6. I will now proceed to examine the evidence on record in the light of the principles enunciated above. [After examining evidence His Lordship proceeded.-Ed,]
7-12. It is clear from the above that the girl had been wound up to such a pitch of hatred of her mother Mrs. Royle and of her surroundings and' was making all out efforts to prevail upon the appellant to take her out of her parents' (house) and marry her. It is in these circumstances that she was found in the company of the appellant from the night of 20-7-1964 till she was taken away by her mother and police constables on the afternoon of 23.7.1964. I am, therefore, of the opinion that unless there is clear and cogent evidence to show that she did not leave her father's house voluntarily by herself and that her leaving was brought about by the appellant there can be no conviction against him for an offence under Section 866 of the Indian Penal Code.

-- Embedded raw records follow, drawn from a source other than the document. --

What follows belongs to an exercise in optimizing a design on an open flow for small area and a short achievable clock period; a production flow would make more cautious choices. Only simulation tests tie the RTL to the original design; equivalence was not proved. Power and IR drop assume default switching activity.

## run.sh

```bash
#!/bin/bash
# synth_recipe.tcl (not shown) runs the flow's synth.tcl, then flattens the netlist and writes it again
# the make line also repeats each setting of config.mk as NAME=value (left out here)
make -C /OpenROAD-flow-scripts/flow DESIGN_CONFIG=/design/flow/config.mk WORK_HOME=/design/flow/orfs CLKGATE_MAP_FILE= SYNTH_SCRIPT=/design/flow/synth_recipe.tcl finish
```

## config.mk

```make
export PLATFORM = sky130hd
export DESIGN_NAME = midi_framer
export DESIGN_NICKNAME = midi_framer
export VERILOG_FILES = /design/flow/design.v
export SDC_FILE = /design/flow/constraint.sdc
export NUM_CORES = 4
export LEC_CHECK = 0
export CAP_MARGIN = 20
export CORE_MARGIN = 2
export CORE_UTILIZATION = 40
export PLACE_DENSITY = 0.6
export SLEW_MARGIN = 20
```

13. In the state of evidence on record it is idle for any one to contend that it is the appellant that actually made her to abandon her parental house by inducement or promise or blandishment and took her away from her house on the night of 20-7-1964. On the other hand the letters of the girl speak eloquently of the fact that she was determined to leave her home and insisted on leaving with him. The mere fact that the appellant yielded to her request and took her away with him, taking no active part in the matter, does not make him liable to answer a charge punishable under S. b66 of the Indian Penal Code.
14. I have carefully, examined the entire evidence placed on record. I am of the opinion that in the state of evidence on record the learned Sessions Judge is not at all justified in finding the appellant guilty of the offence punishable under Section 866 of the Indian Penal Code and sentencing him to suffer rigorous imprisonment for two years. The judgment of the learned trial Judge cannot be justified.
15. In the result, therefore, for the reasons stated above this appeal is allowed and the conviction and sentence passed against the appellant are set aside. The bail bonus are ordered to be cancelled.